Porno

 

A los pocos días de instalar internet desarrollé una adicción casi infantil por el porno, al que pasaba enganchado horas no tanto por la masturbación propiamente dicha, que también, sino por una cierta curiosidad profesional en lo que había allí de potencial narrativo, empezando por una jerga que actualmente uso a la hora de clasificar los hechos más trascendentales de mi vida según los vea busty, milf, brunette, blowjob, threesome, bbw, tranny y por ahí todo seguido. El potencial es enorme y yo lo entendí rápido, así que durante meses paseé por las páginas más prestigiosas de la red haciéndome un nombre en la industria del consumo del porno indiscriminado.

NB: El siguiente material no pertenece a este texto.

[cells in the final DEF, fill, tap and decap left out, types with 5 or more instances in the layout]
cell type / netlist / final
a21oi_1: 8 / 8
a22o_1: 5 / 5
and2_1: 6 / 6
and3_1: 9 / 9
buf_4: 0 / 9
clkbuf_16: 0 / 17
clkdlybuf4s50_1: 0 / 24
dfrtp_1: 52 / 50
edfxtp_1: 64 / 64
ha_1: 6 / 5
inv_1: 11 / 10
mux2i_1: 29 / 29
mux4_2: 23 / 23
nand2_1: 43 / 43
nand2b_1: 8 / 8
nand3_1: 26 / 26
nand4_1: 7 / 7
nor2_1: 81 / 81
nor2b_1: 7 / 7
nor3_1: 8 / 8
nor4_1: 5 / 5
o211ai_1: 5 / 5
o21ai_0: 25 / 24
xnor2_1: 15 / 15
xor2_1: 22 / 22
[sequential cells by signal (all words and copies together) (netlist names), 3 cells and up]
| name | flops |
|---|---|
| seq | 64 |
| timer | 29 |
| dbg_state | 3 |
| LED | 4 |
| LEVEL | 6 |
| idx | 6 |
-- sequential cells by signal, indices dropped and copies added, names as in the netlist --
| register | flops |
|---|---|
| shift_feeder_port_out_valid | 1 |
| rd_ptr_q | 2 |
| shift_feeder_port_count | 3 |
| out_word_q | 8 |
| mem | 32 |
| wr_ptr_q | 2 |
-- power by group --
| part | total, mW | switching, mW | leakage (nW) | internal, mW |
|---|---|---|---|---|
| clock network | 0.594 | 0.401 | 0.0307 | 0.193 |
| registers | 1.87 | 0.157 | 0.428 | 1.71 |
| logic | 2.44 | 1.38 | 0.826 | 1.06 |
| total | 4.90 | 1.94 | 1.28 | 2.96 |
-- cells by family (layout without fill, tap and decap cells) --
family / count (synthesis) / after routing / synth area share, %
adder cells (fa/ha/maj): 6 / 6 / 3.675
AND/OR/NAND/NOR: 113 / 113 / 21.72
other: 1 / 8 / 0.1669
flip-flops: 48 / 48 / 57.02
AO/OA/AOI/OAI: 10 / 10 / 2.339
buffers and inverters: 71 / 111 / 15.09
<file path="src/rtl/memory_board_ctrl.sv">
// Game-state sequencer for the 4x4 memory-card board: cursor, face-up cards,
// matched pairs, move count and the select/compare/show-mismatch sequence.
module memory_board_ctrl #(
  parameter int SHOW_CYCLES = 50000000,
  parameter int CNT_W       = 26
) (
  input  logic        clk,
  input  logic        rst_n,
  input  logic        new_game,
  input  logic        btn_up,
  input  logic        btn_down,
  input  logic        btn_left,
  input  logic        btn_right,
  input  logic        btn_sel,
  input  logic [47:0] layout,
  output logic [3:0]  cursor,
  output logic [15:0] face_up,
  output logic [15:0] matched,
  output logic [7:0]  moves,
  output logic        busy,
  output logic        game_done
);

  // state   | meaning
  // FIRST   | waiting for the first card of a pair
  // SECOND  | first card (idx_a) face-up, waiting for the second
  // COMPARE | one cycle: count the move, compare pair ids of idx_a/idx_b
  // SHOW    | mismatched pair stays revealed until the timer reaches zero
  // DONE    | every card matched; only new_game or reset leaves
  typedef enum logic [2:0] {S_FIRST, S_SECOND, S_COMPARE, S_SHOW, S_DONE} state_t;

  state_t             state, state_d;
  logic [3:0]         cursor_d, idx_a, idx_a_d, idx_b, idx_b_d;
  logic [15:0]        face_up_d, matched_d, pair_bits;
  logic [7:0]         moves_d;
  logic [CNT_W-1:0]   timer, timer_d;
  logic               busy_d, game_done_d, sel_ok;
  logic [2:0]         pair_id [16];

  always_comb begin
    for (int i = 0; i < 16; i++) pair_id[i] = layout[3*i +: 3];
  end

  assign sel_ok    = btn_sel && !face_up[cursor] && !matched[cursor];
  assign pair_bits = (16'b1 << idx_a) | (16'b1 << idx_b);

  always_comb begin
    state_d   = state;
    cursor_d  = cursor;
    face_up_d = face_up;
    matched_d = matched;
    moves_d   = moves;
    timer_d   = timer;
    idx_a_d   = idx_a;
    idx_b_d   = idx_b;
    if (new_game) begin
      state_d   = S_FIRST;
      cursor_d  = '0;
      face_up_d = '0;
      matched_d = '0;
      moves_d   = '0;
      timer_d   = '0;
      idx_a_d   = '0;
      idx_b_d   = '0;
    end else begin
      // Row moves step by 4 and wrap through the 4-bit index; column moves
      // touch only the low two bits so they wrap within the row.
      if (state != S_DONE) begin
        if (btn_up)         cursor_d = cursor - 4'd4;
        else if (btn_down)  cursor_d = cursor + 4'd4;
        else if (btn_left)  cursor_d = {cursor[3:2], cursor[1:0] - 2'd1};
        else if (btn_right) cursor_d = {cursor[3:2], cursor[1:0] + 2'd1};
      end
      case (state)
        S_FIRST: if (sel_ok) begin
          face_up_d[cursor] = 1'b1;
          idx_a_d           = cursor;
          state_d           = S_SECOND;
        end
        S_SECOND: if (sel_ok) begin
          face_up_d[cursor] = 1'b1;
          idx_b_d           = cursor;
          state_d           = S_COMPARE;
        end
        S_COMPARE: begin
          if (moves != 8'hFF) moves_d = moves + 8'd1;
          if (pair_id[idx_a] == pair_id[idx_b]) begin
            matched_d = matched | pair_bits;
            face_up_d = face_up & ~pair_bits;
            state_d   = (matched_d == 16'hFFFF) ? S_DONE : S_FIRST;
          end else begin
            timer_d = CNT_W'(SHOW_CYCLES - 1);
            state_d = S_SHOW;
          end
        end
        S_SHOW: begin
          if (timer == '0) begin
            face_up_d = face_up & ~pair_bits;
            state_d   = S_FIRST;
          end else begin
            timer_d = timer - 1'b1;
          end
        end
        default: ;
      endcase
    end
    busy_d      = (state_d == S_COMPARE) || (state_d == S_SHOW);
    game_done_d = (state_d == S_DONE);
  end

  always_ff @(posedge clk or negedge rst_n) begin
    if (!rst_n) begin
      state     <= S_FIRST;
      cursor    <= '0;
      face_up   <= '0;
      matched   <= '0;
      moves     <= '0;
      timer     <= '0;
      idx_a     <= '0;
      idx_b     <= '0;
      busy      <= 1'b0;
      game_done <= 1'b0;
    end else begin
      state     <= state_d;
      cursor    <= cursor_d;
      face_up   <= face_up_d;
      matched   <= matched_d;
      moves     <= moves_d;
      timer     <= timer_d;
      idx_a     <= idx_a_d;
      idx_b     <= idx_b_d;
      busy      <= busy_d;
      game_done <= game_done_d;
    end
  end

endmodule

</file>
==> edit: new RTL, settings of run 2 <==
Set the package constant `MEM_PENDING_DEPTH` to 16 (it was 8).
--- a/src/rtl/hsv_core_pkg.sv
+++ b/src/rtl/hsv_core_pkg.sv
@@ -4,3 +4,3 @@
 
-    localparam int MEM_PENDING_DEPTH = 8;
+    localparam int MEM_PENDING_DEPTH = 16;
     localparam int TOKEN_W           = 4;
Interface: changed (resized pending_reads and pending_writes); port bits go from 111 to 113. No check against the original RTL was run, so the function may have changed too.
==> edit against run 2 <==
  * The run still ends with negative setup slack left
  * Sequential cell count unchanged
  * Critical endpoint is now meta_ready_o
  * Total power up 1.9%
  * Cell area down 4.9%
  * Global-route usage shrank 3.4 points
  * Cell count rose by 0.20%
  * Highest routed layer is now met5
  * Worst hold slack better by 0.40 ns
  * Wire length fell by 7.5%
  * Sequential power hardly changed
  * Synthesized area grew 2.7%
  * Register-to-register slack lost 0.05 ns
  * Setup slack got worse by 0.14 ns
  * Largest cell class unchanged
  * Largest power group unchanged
[src/rtl/mmio_uart_ctrl.sv]
// Memory-mapped uart controller with RX/TX byte FIFOs and cycle/retire counters.
// Load data is registered so it arrives alongside block-RAM data in stage 3.
module mmio_uart_ctrl #(
  parameter int FIFO_DEPTH = 8
) (
  input  logic               clk,
  input  logic               rst,
  mmio_uart_ctrl_if.slave    bus
);
  localparam int AW = $clog2(FIFO_DEPTH);
  typedef logic [AW:0] ptr_t;

  localparam logic [5:0] W_STAT = 6'h00;
  localparam logic [5:0] W_RX   = 6'h01;
  localparam logic [5:0] W_TX   = 6'h02;
  localparam logic [5:0] W_CYC  = 6'h04;
  localparam logic [5:0] W_INS  = 6'h05;
  localparam logic [5:0] W_CLR  = 6'h06;

  logic [7:0]  rx_mem [FIFO_DEPTH];
  logic [7:0]  tx_mem [FIFO_DEPTH];
  ptr_t        rx_wr_q, rx_rd_q, tx_wr_q, tx_rd_q;
  logic        ovr_q, ovr_d, drop_q, drop_d;
  logic [31:0] cyc_q, ins_q, rdata_q, rdata_d;

  logic        hit, rd_act, wr_act;
  logic [5:0]  widx;
  logic        rx_full, rx_empty, tx_full, tx_empty;
  logic        rx_push, rx_pop, tx_push, tx_pop, tx_wr_hit, stat_rd, cnt_clr;
  logic        unused_bits;

  assign hit    = (bus.addr[31:28] == 4'h8);
  assign widx   = bus.addr[7:2];
  assign rd_act = hit && bus.rd_en && !bus.wr_en;
  assign wr_act = hit && bus.wr_en;
  assign unused_bits = ^{bus.addr[27:8], bus.addr[1:0], bus.wdata[31:8]};

  // Extra pointer MSB distinguishes full (MSBs differ) from empty (equal).
  assign rx_empty = (rx_wr_q == rx_rd_q);
  assign rx_full  = (rx_wr_q[AW] != rx_rd_q[AW]) && (rx_wr_q[AW-1:0] == rx_rd_q[AW-1:0]);
  assign tx_empty = (tx_wr_q == tx_rd_q);
  assign tx_full  = (tx_wr_q[AW] != tx_rd_q[AW]) && (tx_wr_q[AW-1:0] == tx_rd_q[AW-1:0]);

  assign bus.uart_data_out_ready = !rst && !rx_full;
  assign bus.uart_data_in_valid  = !tx_empty;
  assign bus.uart_data_in        = tx_empty ? 8'h00 : tx_mem[tx_rd_q[AW-1:0]];
  assign bus.rdata               = rdata_q;

  assign rx_push   = bus.uart_data_out_valid && bus.uart_data_out_ready;
  assign rx_pop    = rd_act && (widx == W_RX) && !rx_empty;
  assign tx_wr_hit = wr_act && (widx == W_TX);
  assign tx_push   = tx_wr_hit && !tx_full;
  assign tx_pop    = bus.uart_data_in_valid && bus.uart_data_in_ready;
  assign stat_rd   = rd_act && (widx == W_STAT);
  assign cnt_clr   = wr_act && (widx == W_CLR);

  // A new event in the same cycle as a status read stays visible for the next read.
  assign ovr_d  = (ovr_q && !stat_rd) || (bus.uart_data_out_valid && rx_full);
  assign drop_d = (drop_q && !stat_rd) || (tx_wr_hit && tx_full);

  always_comb begin
    rdata_d = rdata_q;
    if (bus.rd_en) begin
      rdata_d = '0;
      if (rd_act) begin
        case (widx)
          W_STAT:  rdata_d = {28'd0, drop_q, ovr_q, !rx_empty, !tx_full};
          W_RX:    rdata_d = rx_empty ? 32'd0 : {24'd0, rx_mem[rx_rd_q[AW-1:0]]};
          W_CYC:   rdata_d = cyc_q;
          W_INS:   rdata_d = ins_q;
          default: rdata_d = '0;
        endcase
      end
    end
  end

  always_ff @(posedge clk) begin
    if (rst) begin
      rx_wr_q <= '0;
      rx_rd_q <= '0;
      tx_wr_q <= '0;
      tx_rd_q <= '0;
      ovr_q   <= 1'b0;
      drop_q  <= 1'b0;
      cyc_q   <= '0;
      ins_q   <= '0;
      rdata_q <= '0;
    end else begin
      if (rx_push) rx_wr_q <= rx_wr_q + ptr_t'(1);
      if (rx_pop)  rx_rd_q <= rx_rd_q + ptr_t'(1);
      if (tx_push) tx_wr_q <= tx_wr_q + ptr_t'(1);
      if (tx_pop)  tx_rd_q <= tx_rd_q + ptr_t'(1);
      ovr_q   <= ovr_d;
      drop_q  <= drop_d;
      cyc_q   <= cnt_clr ? 32'd0 : cyc_q + 32'd1;
      ins_q   <= cnt_clr ? 32'd0 : ins_q + {31'd0, bus.inst_retire};
      rdata_q <= rdata_d;
    end
  end

  always_ff @(posedge clk) begin
    if (rx_push) rx_mem[rx_wr_q[AW-1:0]] <= bus.uart_data_out;
    if (tx_push) tx_mem[tx_wr_q[AW-1:0]] <= bus.wdata[7:0];
  end
endmodule
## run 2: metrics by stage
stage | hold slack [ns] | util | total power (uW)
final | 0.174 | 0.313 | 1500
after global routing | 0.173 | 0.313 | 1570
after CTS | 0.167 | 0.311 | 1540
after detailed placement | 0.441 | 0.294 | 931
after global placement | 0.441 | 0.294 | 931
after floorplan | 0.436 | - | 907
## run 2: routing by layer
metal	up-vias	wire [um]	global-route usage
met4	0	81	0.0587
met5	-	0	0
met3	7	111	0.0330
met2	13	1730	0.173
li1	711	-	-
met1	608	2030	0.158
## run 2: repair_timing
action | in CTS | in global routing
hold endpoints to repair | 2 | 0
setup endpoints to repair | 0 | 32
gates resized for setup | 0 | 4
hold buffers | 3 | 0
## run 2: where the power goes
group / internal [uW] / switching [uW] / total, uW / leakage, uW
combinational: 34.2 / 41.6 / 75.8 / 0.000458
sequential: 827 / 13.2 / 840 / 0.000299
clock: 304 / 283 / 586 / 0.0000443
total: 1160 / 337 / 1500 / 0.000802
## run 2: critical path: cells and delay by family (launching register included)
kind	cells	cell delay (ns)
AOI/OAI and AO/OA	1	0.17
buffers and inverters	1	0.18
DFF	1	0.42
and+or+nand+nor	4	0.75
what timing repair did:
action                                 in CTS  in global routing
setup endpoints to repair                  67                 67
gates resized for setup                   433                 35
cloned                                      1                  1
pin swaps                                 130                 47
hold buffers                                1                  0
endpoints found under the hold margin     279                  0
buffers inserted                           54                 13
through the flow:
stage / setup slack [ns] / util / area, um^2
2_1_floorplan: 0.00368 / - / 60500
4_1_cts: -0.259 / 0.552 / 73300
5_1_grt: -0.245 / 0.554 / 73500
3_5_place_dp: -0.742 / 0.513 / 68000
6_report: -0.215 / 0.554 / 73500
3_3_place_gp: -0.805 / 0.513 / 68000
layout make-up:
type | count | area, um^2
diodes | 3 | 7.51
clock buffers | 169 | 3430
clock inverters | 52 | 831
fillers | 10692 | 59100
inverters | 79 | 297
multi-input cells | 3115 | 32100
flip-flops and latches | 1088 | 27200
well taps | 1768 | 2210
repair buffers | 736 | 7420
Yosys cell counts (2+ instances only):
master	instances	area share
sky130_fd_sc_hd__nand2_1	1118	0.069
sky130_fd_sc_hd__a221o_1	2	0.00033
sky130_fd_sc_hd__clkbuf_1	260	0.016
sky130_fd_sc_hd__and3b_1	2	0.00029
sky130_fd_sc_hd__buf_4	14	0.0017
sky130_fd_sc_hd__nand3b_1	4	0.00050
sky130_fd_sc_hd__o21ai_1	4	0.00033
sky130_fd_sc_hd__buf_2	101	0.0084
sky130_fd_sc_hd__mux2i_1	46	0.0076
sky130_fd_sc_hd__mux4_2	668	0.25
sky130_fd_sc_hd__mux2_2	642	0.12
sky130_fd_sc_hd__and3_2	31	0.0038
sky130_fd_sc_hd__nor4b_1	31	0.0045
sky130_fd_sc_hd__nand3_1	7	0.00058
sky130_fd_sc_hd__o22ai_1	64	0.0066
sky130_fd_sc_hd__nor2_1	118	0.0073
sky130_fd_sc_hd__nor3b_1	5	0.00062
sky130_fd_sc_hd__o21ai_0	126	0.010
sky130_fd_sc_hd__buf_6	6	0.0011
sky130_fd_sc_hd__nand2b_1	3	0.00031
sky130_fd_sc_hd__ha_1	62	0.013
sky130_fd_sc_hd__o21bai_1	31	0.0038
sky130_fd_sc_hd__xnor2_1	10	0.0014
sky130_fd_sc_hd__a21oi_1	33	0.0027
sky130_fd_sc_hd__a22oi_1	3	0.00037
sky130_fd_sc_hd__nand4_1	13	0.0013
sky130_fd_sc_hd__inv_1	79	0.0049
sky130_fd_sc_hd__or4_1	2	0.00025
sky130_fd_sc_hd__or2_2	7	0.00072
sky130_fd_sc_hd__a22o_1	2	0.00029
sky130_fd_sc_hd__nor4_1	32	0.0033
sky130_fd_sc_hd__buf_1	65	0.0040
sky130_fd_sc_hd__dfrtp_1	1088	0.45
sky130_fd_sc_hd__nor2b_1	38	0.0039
[src/rtl/alsu_pkg.sv]
// Shared constants for the ALSU seven-segment display driver.
// Glyph table (active-low {g,f,e,d,c,b,a}), special glyphs, width helper.
package alsu_pkg;

  localparam logic [6:0] SEG_E     = 7'h06;
  localparam logic [6:0] SEG_DASH  = 7'h3F;
  localparam logic [6:0] SEG_BLANK = 7'h7F;

  localparam logic [6:0] GLYPH [16] = '{
    7'h40, 7'h79, 7'h24, 7'h30,
    7'h19, 7'h12, 7'h02, 7'h78,
    7'h00, 7'h10, 7'h08, 7'h03,
    7'h46, 7'h21, 7'h06, 7'h0E
  };

  // Bits needed to count 0..n-1 (at least one).
  function automatic int cnt_w(input int n);
    return (n > 2) ? $clog2(n) : 1;
  endfunction

endpackage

En la actualidad, ya devastado, viajo sólo por oficio y un punto sádico que me obliga a regresar a los lugares en los que fui sórdido y maldito, como uno de esos yonquis rehabilitados que aún miran de reojo el suelo de los baños de discoteca. Me sigue llamando la atención que entre los varones comecoños no haya quien se atragante, porque yo toda la vida he pensado que el que no se atraganta comiéndole la perrecha a una mujer o no le está poniendo muchas ganas o es un poco mariquita. Y me enamora esa principiante nerviosa que al ejecutar la mamada –una práctica sobrevalorada, pura burocracia- mira de reojo a la cámara un poco nerviosa, atizándole a la pirola sin saber ya qué hacer más con ella, prolongando el lengüeteo a la espera, supongo, de que el teleprompter la informe del último grito en vicio. Esa chica, digo, levanta un poco azorada la vista buscando instrucciones o simplemente tratando de distinguir a alguien entre los millones de personas que están meneándosela con ella, y a mí ese momento la verdad es que me resulta siempre encantador, así que me acerco a mi vez a la pantalla del ordenador preguntándole: “¿Qué me quieres, amor?”. Y ella, después de unos segundos de pasmo, regresa a su quehacer monótono mientras el mundo reemprende a machetadas la paja universal.